Correlation of homocysteine levels with gene polymorphisms of metabolic enzyme in 438 adults taking physical examination in Shanghai,China

目的研究上海市438例体检者的同型半胱氨酸(Hcy)水平与代谢相关酶基因多态性的关联。方法酶循环法检测上海市仁爱医院438例健康体检者的血浆总Hcy(tHcy)、电化学发光法检测叶酸,连接酶检测反应(LDR)进行基因分型。比较不同基因型的Hcy水平,并分析代谢相关酶的基因多态性与tHcy水平的关联。结果高同型半胱氨酸血症(HHcy)检出率为28.54%(125/438)。MTHFR C677T不同基因型的tHcy水平间差异有统计学意义(P<0.001)。MTHFR A1298C杂合型CA降低HHcy的患病风险[OR=0.49,95%CI:(0.26,0.92),P=0.027]。MTHFR C677T杂合型CT和突变纯合型TT均增加HHcy的患病风险[OR=2.15,95%CI:(1.06,4.36),P=0.035;OR=7.58,95%CI:(3.15,18.22),P<0.001]。MTR G905A、MTRR A66G、MTRR Ac.56+781C、MTR A2756G、CBSC551G并未发现与HHcy的患病风险有关联。结论 MTHFRC677T杂合型CT和突变纯合型TT是HHcy患病的风险基因型;MTHFR A1298C杂合型CA可能有助于降低HHcy风险。
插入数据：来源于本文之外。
## src/bba_pkg.sv

```systemverilog
// constants shared by the decimal byte adder files
package bba_pkg;
    // register byte addresses on the bus
    localparam logic [7:0] BBA_CTRL_OFS    = 8'h00;
    localparam logic [7:0] BBA_OPER_OFS    = 8'h04;
    localparam logic [7:0] BBA_CMD_OFS     = 8'h08;
    localparam logic [7:0] BBA_RESULT_OFS  = 8'h0C;
    localparam logic [7:0] BBA_STATUS_OFS  = 8'h10;
    localparam logic [7:0] BBA_MASK_OFS    = 8'h14;
    // control register fields
    localparam int BBA_CTRL_W         = 11;
    localparam int BBA_LHI_GATE_BIT   = 0;
    localparam int BBA_LLO_GATE_BIT   = 1;
    localparam int BBA_RHI_GATE_BIT   = 2;
    localparam int BBA_RLO_GATE_BIT   = 3;
    localparam int BBA_HI_DEC_BIT     = 4;
    localparam int BBA_LO_DEC_BIT     = 5;
    localparam int BBA_HI_COMP_BIT    = 6;
    localparam int BBA_LO_COMP_BIT    = 7;
    localparam int BBA_HI_BIN_BIT     = 8;
    localparam int BBA_LO_BIN_BIT     = 9;
    localparam int BBA_INV_SIGN_BIT   = 10;
    localparam logic [BBA_CTRL_W-1:0] BBA_CTRL_RST = 11'h000;
    // operand register fields
    localparam int BBA_OPER_LEFT_LSB  = 0;
    localparam int BBA_OPER_RIGHT_LSB = 8;
    localparam int BBA_OPER_LPAR_BIT  = 16;
    localparam int BBA_OPER_RPAR_BIT  = 17;
    localparam logic [17:0] BBA_OPER_RST = 18'h00000;
    // command register bits
    localparam int BBA_CMD_GO_BIT     = 0;
    localparam int BBA_CMD_CLR_BIT    = 1;
    localparam int BBA_CMD_SET_BIT    = 2;
    // result register fields
    localparam int BBA_RES_CARRY_BIT  = 8;
    localparam int BBA_RES_HCY_BIT    = 9;
    localparam int BBA_RES_LCY_BIT    = 10;
    // status and mask layout
    localparam int BBA_EVT_W          = 2;
    localparam int BBA_EVT_DONE_BIT   = 0;
    localparam int BBA_EVT_HS_BIT     = 1;
    localparam logic [BBA_EVT_W-1:0] BBA_EVT_RST = 2'h0;
    // excess-six correction value
    localparam logic [3:0] BBA_SIX = 4'h6;
endpackage : bba_pkg

```

## src/bba_adder.sv

```systemverilog
// decimal/binary byte adder with carry trigger, behind an ahb-lite slave
//
// Behaviour
// - eight-bit binary adder, two eight-bit inputs, result held in output latches.
// - carry out of top position stored; used as carry in for next byte.
// - positions 0-3 form high digit, 4-7 low digit, each gated independently.
// - left byte feeds adder directly; right byte only through plus-six stage.
// - usable as latched byte or digit pass path, binary or decimal, or adder.
// - binary pass-through leaves every data bit unchanged in the output latches while the carry trigger is clear; a set trigger adds one.
// - decimal-true digits get plus six, forcing carry when digit sum exceeds nine.
// - digit with carry out passes; digit without carry has six subtracted.
// - output correction only on digits gated decimal; binary digits uncorrected.
// - each right digit has own complement control inverting its four bits.
// - decimal subtraction adds no six; ones' complement serves both subtractions.
// - subtraction uses the same per-digit output correction as addition.
// - per-digit unaltered controls pass digit as is, mixable with decimal gating.
// - invert-sign flips only bit position seven of the right low digit.
// - each adder cycle compares half-sum parity to inverted input parity xor.
`timescale 1ns/100ps
`default_nettype none
module bba_adder
    import bba_pkg::*;
(
    input  wire logic        sys_clk,
    input  wire logic        rst_n,
    input  wire logic        clk_en,
    input  wire logic        hsel,
    input  wire logic [31:0] haddr,
    input  wire logic [1:0]  htrans,
    input  wire logic        hwrite,
    input  wire logic [2:0]  hsize,
    input  wire logic [31:0] hwdata,
    input  wire logic        hready,
    output logic      [31:0] hrdata,
    output logic             hreadyout,
    output logic             hresp,
    output logic             irq,
    output logic      [7:0]  sum_byte,
    output logic             carry_trigger
);
    logic [BBA_CTRL_W-1:0] ctrl_q;
    logic [17:0]           oper_q;
    logic [7:0]            result_q;
    logic                  carry_q;
    logic                  hcy_q;
    logic                  lcy_q;
    logic [BBA_EVT_W-1:0]  status_q;
    logic [BBA_EVT_W-1:0]  mask_q;
    logic                  op_go_q;
    logic                  wr_pend_q;
    logic [7:0]            wr_addr_q;
    logic [31:0]           hrdata_q;
    logic                  irq_q;
    logic                  addr_take;
    logic                  wr_data;
    logic [7:0]            left_byte;
    logic [7:0]            right_byte;
    logic [7:0]            corr_byte;
    logic                  lo_cout;
    logic                  hi_cout;
    logic                  hs_err;
    logic [BBA_EVT_W-1:0]  evt_set;
    logic [BBA_EVT_W-1:0]  evt_clr;
    logic [31:0]           rd_mux;

    // hsize is unused: only aligned whole-word transfers are served
    assign addr_take = clk_en && hsel && htrans[1] && hready;
    assign wr_data   = clk_en && wr_pend_q;

    // bit position 0 of the byte is the msb, so position 7 is verilog bit 0
    assign left_byte  = oper_q[BBA_OPER_LEFT_LSB +: 8];
    assign right_byte = {oper_q[BBA_OPER_RIGHT_LSB+7 : BBA_OPER_RIGHT_LSB+1],
                         oper_q[BBA_OPER_RIGHT_LSB] ^ ctrl_q[BBA_INV_SIGN_BIT]};

    // low digit (positions 4-7) takes the stored carry, high digit the low carry
    bba_digit #(.W(4)) u_low_digit (
        .left_digit   (left_byte[3:0]),
        .right_digit  (right_byte[3:0]),
        .left_gate    (ctrl_q[BBA_LLO_GATE_BIT]),
        .right_gate   (ctrl_q[BBA_RLO_GATE_BIT]),
        .decimal_true (ctrl_q[BBA_LO_DEC_BIT]),
        .complement   (ctrl_q[BBA_LO_COMP_BIT]),
        .unaltered    (ctrl_q[BBA_LO_BIN_BIT]),
        .carry_in     (carry_q),
        .sum_out      (corr_byte[3:0]),
        .carry_out    (lo_cout)
    );

    bba_digit #(.W(4)) u_high_digit (
        .left_digit   (left_byte[7:4]),
        .right_digit  (right_byte[7:4]),
        .left_gate    (ctrl_q[BBA_LHI_GATE_BIT]),
        .right_gate   (ctrl_q[BBA_RHI_GATE_BIT]),
        .decimal_true (ctrl_q[BBA_HI_DEC_BIT]),
        .complement   (ctrl_q[BBA_HI_COMP_BIT]),
        .unaltered    (ctrl_q[BBA_HI_BIN_BIT]),
        .carry_in     (lo_cout),
        .sum_out      (corr_byte[7:4]),
        .carry_out    (hi_cout)
    );

    // checked on the raw gate bytes; parity adjust for partial bytes is not modelled
    bba_hs_check #(.W(8)) u_hs_check (
        .left_byte    (left_byte),
        .right_byte   (oper_q[BBA_OPER_RIGHT_LSB +: 8]),
        .left_parity  (oper_q[BBA_OPER_LPAR_BIT]),
        .right_parity (oper_q[BBA_OPER_RPAR_BIT]),
        .hs_error     (hs_err)
    );

    // bus address phase
    always_ff @(posedge sys_clk) begin
        if (!rst_n) begin
            wr_pend_q <= 1'b0;
            wr_addr_q <= 8'h00;
        end else if (clk_en) begin
            wr_pend_q <= addr_take && hwrite;
            if (addr_take) begin
                wr_addr_q <= haddr[7:0];
            end
        end
    end

    always_comb begin
        rd_mux = 32'h0000_0000;
        case (haddr[7:0])
            BBA_CTRL_OFS:   rd_mux[BBA_CTRL_W-1:0] = ctrl_q;
            BBA_OPER_OFS:   rd_mux[17:0] = oper_q;
            BBA_RESULT_OFS: rd_mux[10:0] = {lcy_q, hcy_q, carry_q, result_q};
            BBA_STATUS_OFS: rd_mux[BBA_EVT_W-1:0] = status_q;
            BBA_MASK_OFS:   rd_mux[BBA_EVT_W-1:0] = mask_q;
            default:        rd_mux = 32'h0000_0000;
        endcase
    end

    always_ff @(posedge sys_clk) begin
        if (!rst_n) begin
            hrdata_q <= 32'h0000_0000;
        end else if (addr_take && !hwrite) begin
            hrdata_q <= rd_mux;
        end
    end

    // zero-wait slave, response always okay
    always_ff @(posedge sys_clk) begin
        if (!rst_n) begin
            hreadyout <= 1'b0;
            hresp     <= 1'b0;
        end else begin
            hreadyout <= 1'b1;
            hresp     <= 1'b0;
        end
    end

    // software registers
    always_ff @(posedge sys_clk) begin
        if (!rst_n) begin
            ctrl_q <= BBA_CTRL_RST;
            oper_q <= BBA_OPER_RST;
            mask_q <= BBA_EVT_RST;
        end else if (wr_data) begin
            if (wr_addr_q == BBA_CTRL_OFS) begin
                ctrl_q <= hwdata[BBA_CTRL_W-1:0];
            end
            if (wr_addr_q == BBA_OPER_OFS) begin
                oper_q <= hwdata[17:0];
            end
            if (wr_addr_q == BBA_MASK_OFS) begin
                mask_q <= hwdata[BBA_EVT_W-1:0];
            end
        end
    end

    // a command write with the go bit set starts exactly one adder cycle on the next edge
    always_ff @(posedge sys_clk) begin
        if (!rst_n) begin
            op_go_q <= 1'b0;
        end else if (clk_en) begin
            op_go_q <= wr_data && (wr_addr_q == BBA_CMD_OFS) && hwdata[BBA_CMD_GO_BIT];
        end
    end

    // output latches and carry trigger; clear/preset lands before a go in the same write
    always_ff @(posedge sys_clk) begin
        if (!rst_n) begin
            result_q <= 8'h00;
            carry_q  <= 1'b0;
            hcy_q    <= 1'b0;
            lcy_q    <= 1'b0;
        end else if (clk_en) begin
            if (op_go_q) begin
                result_q <= corr_byte;
                carry_q  <= hi_cout;
                hcy_q    <= hi_cout;
                lcy_q    <= lo_cout;
            end else if (wr_data && (wr_addr_q == BBA_CMD_OFS)) begin
                if (hwdata[BBA_CMD_SET_BIT]) begin
                    carry_q <= 1'b1;
                end else if (hwdata[BBA_CMD_CLR_BIT]) begin
                    carry_q <= 1'b0;
                end
            end
        end
    end

    // sticky events, write one to clear, a new event beats its own clear
    always_comb begin
        evt_set = '0;
        evt_set[BBA_EVT_DONE_BIT] = op_go_q;
        evt_set[BBA_EVT_HS_BIT]   = op_go_q && hs_err;
        evt_clr = (wr_data && (wr_addr_q == BBA_STATUS_OFS)) ? hwdata[BBA_EVT_W-1:0] : '0;
    end

    always_ff @(posedge sys_clk) begin
        if (!rst_n) begin
            status_q <= BBA_EVT_RST;
            irq_q    <= 1'b0;
        end else if (clk_en) begin
            status_q <= (status_q & ~evt_clr) | evt_set;
            irq_q    <= |(status_q & mask_q);
        end
    end

    assign hrdata        = hrdata_q;
    assign irq           = irq_q;
    assign sum_byte      = result_q;
    assign carry_trigger = carry_q;

    logic pass_cfg;
    logic bin_cfg;
    logic dec_cfg;
    assign pass_cfg = (ctrl_q[3:0] == 4'h3) && !ctrl_q[BBA_LO_DEC_BIT] && !ctrl_q[BBA_HI_DEC_BIT];
    assign bin_cfg  = (ctrl_q == 11'h30F);
    assign dec_cfg  = (ctrl_q == 11'h03F) && (left_byte[3:0] < 4'hA)
                      && (oper_q[11:8] < 4'hA);
endmodule : bba_adder
`default_nettype wire

```

## src/bba_digit.sv

```systemverilog
// one four-bit digit slice: true/complement plus six stage, adder, decimal correction
`timescale 1ns/100ps
`default_nettype none
module bba_digit
    import bba_pkg::*;
#(
    parameter int W = 4
) (
    input  wire logic [W-1:0] left_digit,
    input  wire logic [W-1:0] right_digit,
    input  wire logic         left_gate,
    input  wire logic         right_gate,
    input  wire logic         decimal_true,
    input  wire logic         complement,
    input  wire logic         unaltered,
    input  wire logic         carry_in,
    output logic [W-1:0]      sum_out,
    output logic              carry_out
);
    logic [W-1:0] la;
    logic [W-1:0] rb;
    logic [W-1:0] six;
    logic [W:0]   total;
    always_comb begin
        la  = left_gate ? left_digit : '0;
        // unaltered wins over complement so a sign digit is never touched
        rb  = !right_gate ? '0 : (complement && !unaltered) ? ~right_digit : right_digit;
        // no plus six while complementing: ones' complement already equals nines' plus six
        six = (right_gate && decimal_true && !complement && !unaltered) ? BBA_SIX : '0;
        total = {1'b0, la} + {1'b0, rb} + {1'b0, six} + {{W{1'b0}}, carry_in};
        carry_out = total[W];
        // only digits gated decimal are corrected; a carry means the sum is right
        if (decimal_true && !unaltered && !total[W]) begin
            sum_out = total[W-1:0] - BBA_SIX;
        end else begin
            sum_out = total[W-1:0];
        end
    end
endmodule : bba_digit
`default_nettype wire

```

## src/bba_hs_check.sv

```systemverilog
// half-sum parity check of the two input bytes
`timescale 1ns/100ps
`default_nettype none
module bba_hs_check #(
    parameter int W = 8
) (
    input  wire logic [W-1:0] left_byte,
    input  wire logic [W-1:0] right_byte,
    input  wire logic         left_parity,
    input  wire logic         right_parity,
    output logic              hs_error
);
    logic hs_parity;
    always_comb begin
        // odd parity bit of the half sum against the complement of the input parity xor
        hs_parity = ~(^(left_byte ^ right_byte));
        hs_error  = (hs_parity != ~(left_parity ^ right_parity));
    end
endmodule : bba_hs_check
`default_nettype wire

```

## config.mk

```make
export PLATFORM = sky130hd
export DESIGN_NAME = bba_adder
export DESIGN_NICKNAME = d
export VERILOG_FILES = /design/src/bba_pkg.sv /design/src/bba_adder.sv /design/src/bba_digit.sv /design/src/bba_hs_check.sv
export SDC_FILE = /design/constraint.sdc
export NUM_CORES = 1
export LEC_CHECK = 0
export BUFFER_PORTS_ARGS = -buffer_cell sky130_fd_sc_hd__buf_2
export CORE_MARGIN = 5
export CORE_UTILIZATION = 38
export CTS_CLUSTER_DIAMETER = 40
export DETAILED_ROUTE_END_ITERATION = 8
export MAX_ROUTING_LAYER = met4
export PLACE_DENSITY = 0.72
export SLEW_MARGIN = 30
export SYNTH_ARGS = -nofsm -noshare
export SYNTH_HDL_FRONTEND = slang
export SYNTH_HIERARCHICAL = 1
export SYNTH_SLANG_ARGS = --single-unit
```

## constraint.sdc

```tcl
create_clock -name sys_clk -period 5 [get_ports sys_clk]
set_input_delay 0.5 -clock sys_clk [delete_from_list [all_inputs] [get_ports sys_clk]]
set_output_delay 0.5 -clock sys_clk [all_outputs]
set_load 0.005 [all_outputs]
```

==> results of run 1 <==
## what timing repair did
action	in CTS	in global routing
buffers inserted	0	0
setup endpoints to repair	0	1
gates resized for setup	0	1
endpoints found under the hold margin	0	0
## sequential cells by signal (all words and copies together), names as in the netlist
signal / count
wr_addr_q: 8
oper_q: 18
lcy_q: 1
carry_trigger: 1
hcy_q: 1
hreadyout: 1
sum_byte: 8
status_q: 2
mask_q: 2
ctrl_q: 11
wr_pend_q: 1
op_go_q: 1
hrdata: 18
irq: 1
## final timing paths
kind                                  from     endpoint  cells past startpoint
worst max-delay path             ctrl_q[9]  sum_byte[6]                     19
worst min-delay path            hwdata[11]   oper_q[11]                      3
worst max register to register   ctrl_q[9]  sum_byte[6]                     19
worst min register to register       lcy_q        lcy_q                      2
## synth_stat cells, types with 5 or more instances
library cell  instances  share of area
nand3_1              12          0.014
clkbuf_1             18          0.016
xnor2_1              20          0.042
nand2b_1              5         0.0075
nand2_1              50          0.045
xor2_1               11          0.023
o221ai_1              5          0.011
mux2_2                6          0.016
buf_4                15          0.027
mux2i_1              35          0.084
a21oi_1              25          0.030
inv_1                25          0.023
fa_1                  8          0.038
ha_1                 10          0.030
nor2_1               49          0.044
nor2b_1               5         0.0075
dfxtp_1              74           0.36
and2_1               10          0.015
a22oi_1              18          0.032
## cell usage in the layout (no fill, tap or decap), types with 3 or more instances in the layout
| cell type | count |
|---|---|
| nor2_1 | 49 |
| fa_1 | 8 |
| xor2_1 | 11 |
| nand2_1 | 50 |
| ha_1 | 10 |
| nand3_1 | 12 |
| o21ai_0 | 3 |
| a2bb2oi_1 | 3 |
| xnor2_1 | 20 |
| mux2i_1 | 35 |
| buf_4 | 3 |
| bufinv_16 | 3 |
| dfxtp_1 | 74 |
| nor2b_1 | 5 |
| nor4_1 | 3 |
| and2_1 | 10 |
| a21oi_1 | 24 |
| o221ai_1 | 5 |
| nor4_4 | 3 |
| nand2b_1 | 5 |
| buf_2 | 61 |
| inv_1 | 25 |
| a22oi_1 | 18 |
| conb_1 | 15 |
| mux2_2 | 6 |
| clkbuf_8 | 9 |
## power by group through the flow
stage	Clock [mW]	Sequential, mW	Combinational [mW]
after floorplan	0	0.607	0.0400
after global placement	0	0.608	0.0544
after detailed placement	0	0.608	0.0565
after CTS	0.575	0.594	0.0566
after global routing	0.603	0.594	0.0625
final	0.563	0.594	0.0570
## through the flow
stage,cell area (um2),power [mW],std cells,hold slack (ps),worst slack (ps)
2_1_floorplan,4220,0.647,476,436,676
3_3_place_gp,4480,0.662,641,443,382
3_5_place_dp,4480,0.664,641,452,332
4_1_cts,4720,1.23,657,368,292
5_1_grt,4730,1.26,658,390,63.4
6_report,4730,1.21,658,386,307
## cell families (layout without fill, tap and decap cells)
kind of cell | after synthesis | after routing | share of synthesized area
XOR/XNOR | 33 | 33 | 0.0745
multiplexers | 43 | 43 | 0.108
AND/OR/NAND/NOR | 159 | 159 | 0.193
other | 1 | 15 | 0.000900
buffers and inverters | 64 | 106 | 0.0802
flip-flops | 74 | 74 | 0.356
AO/OA/AOI/OAI | 70 | 70 | 0.120
adder cells (fa/ha/maj) | 18 | 18 | 0.0685
## worst register-to-register path, cell delays in order (launching register included)
cell	delay (ps)
dfxtp_1	360
nand2b_1	240
or3b_1	420
fa_1	550
inv_1	70
ha_1	310
a21o_1	230
a21oi_2	170
xnor2_1	180
inv_1	100
fa_1	420
inv_1	70
ha_1	160
inv_1	50
fa_1	470
inv_1	50
ha_1	290
mux2_4	270
nand2_1	60
a21oi_1	70
## layout make-up
| type | instances | area share |
|---|---|---|
| well taps | 140 | 0.0370 |
| clock inverters | 6 | 0.0241 |
| clock buffers | 10 | 0.0270 |
| flip-flops and latches | 74 | 0.313 |
| inverters | 26 | 0.0211 |
| repair buffers | 64 | 0.0693 |
| multi-input cells | 338 | 0.509 |
## routing by layer
metal	global-route usage	wire length, um	vias to the layer above
li1	-	-	1647
met4	0.0579	156	0
met2	0.255	4820	102
met3	0.0317	795	15
met1	0.214	4650	1618
met5	-	0	-
==> flow_summary.toml, run 1 <==
[run_status]
status = "complete, no violations"

[detailed_routing]
firstDrtPassIters = 4
wl_um = 10400
drtIter0Drc = 222
detail_route.wl_per_cell_um = 15.8
vias = 3382
detail-route-antenna-nets = 0
vias_per_cell = 5.14
drc = 0

[timing]
fin_setup_tns_ps = 0
finalClockSkew_ps = 11.1
fin_crit_sh = 0.939
hold_viol = 0
max_slew_margin = 0.475
finalSetupViolCount = 0
rsz0062_at_grt = "false"
fmax_mhz = 213
finalCriticalPeriod_ps = 4690
slew_violations = 0
worst_slew_pin_slew_ps = 786

[clock_network]
clock-sinks = 74
cts_buffers = 9
cts_max_path_buffers = 2
cts_root_buf = "clkbuf_8"
cts_tree = "done"
clock_latency_ps = 350
holdBufCountCts = 0
cts_max_level = 3
clkTransAtPathRegs_ps = 80

[layout]
drive_gt1_frac = 0.201
layout.nets = 606
multi_input_area_um2 = 2410
fillers = 1024
fin_util = 0.439
register_area_um2 = 1480
antennaDiodeCount = 0
syn_to_final_growth_pct = 13.6

[synth]
synth_flop_cell = "dfxtp_1"
netlist_area_um2 = 4170
yosysWarnings = 6
synth_cells = 462
syn_avg_cell_area_um2 = 9.02
yosysSeqAreaShare = 0.356
ys_ff_latch = 74
synth_async_sr_flop_share = 0
synth.distinct_cells = 60
synth-edff-count = 0

[global_routing]
groute.usage.overall = 0.164
antenna_found_initial = 0
grt_pass1_vias = 3344
grt_max_degree = 65
grt_overflow_total = 0
grt_pass1_wl_um = 16700

[floorplan]
die_y_um = 115
start_util = 0.386
core_area_um2 = 10800
row_count = 38
die-area_um2 = 13200
die_x_um = 115
ios = 119

[power]
peakVddDrop_v = 0.000193
p_leak_nw = 1.94
power_per_cell_area_nw_per_um2 = 256
combPwrFrac = 0.047
p_seq_frac = 0.489
p_switching_uw = 270
internal_power_uw = 943
sw_frac_of_total = 0.223
p_clk_frac = 0.464

[placement]
port_buffers = 61
routabilityCongestion = 0.873
hpwl_um = 7910

[setup_path]
crit_chain = "nand2b_1 > or3b_1 > fa_1 > inv_1 > ha_1 > a21o_1 > a21oi_2 > xnor2_1 > inv_1 > fa_1 > inv_1 > ha_1 > inv_1 > fa_1 > inv_1 > ha_1 > mux2_4 > nand2_1 > a21oi_1"
start_kind = "register"
end_kind = "register"
required_ps = 5210
crit_top_cell = "inv_1"
cpMaxStageDelayCell = "fa_1"
worstPathArrival_ps = 4900
rrSetupSlack_ps = 310
crit_fanout = 4
criticalPathCategory = "register to register"
max_stage_delay_ps = 550
worst-path-buf-inv = 5
critPathTopFamily = "adder cells"

[hold_path]
hold_path.class = "primary input to register"

[run]
drv_cap = 0
Note: power is estimated with default switching activity, not from simulation.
Objective To investigate the correlation of homocysteine （Hcy） level with gene polymorphism of Hcy-metabolizing enzymes in healthy adults receiving physical examination in Shanghai, China. Methods Totally 438 participants who were receiving physical examination in Shanghai Ren-ai Hospital were included in this study. The plasma total Hcy （tHcy） levels and serum folate levels were measured by enzymatic cycling methods and electrochemiluminescence, respectively. Genetic typing was determined by ligase detection reaction（LDR）. The plasma tHcy levels were compared between different genotypes, and the association of plasma tHcy levels with genetic polymorphisms was analyzed. Results The incidence of hyperhomocysteinemia （HHcy） was 28.54% （125/438） in the present study. There was significant difference in the levels of plasma tHcy among the three genotypes of MTHFR C677T （P〈0.001）.Heterozygous genotype CA of MTHFR A1298C was associated with a significantly reduced risk of HHcy （OR=0.49, 95% CI： 0.26-0.92,P=0.027）; heterozygous genotype CT of MTHFR C677T was associated with a significantly increased risk of HHcy （OR=2.15 , 95% CI： 1.06-4.36, P=0.035）, and homozygous genotype TT was also associated with a significantly increased risk of HHcy （OR=7.58, 95% CI： 3.15-18.22, P〈0.001）. No correlation was found for HHcy risk with MTR G905A, MTRR A66G, MTRR Ac.56＋781C, MTR A2756G, or CBS C551G. Conclusion TT and CT genotype of MTHFR C677T have been found to be the risks for HHcy; CA genotype of MTHFR A1298C may help to decrease the risk to HHcy.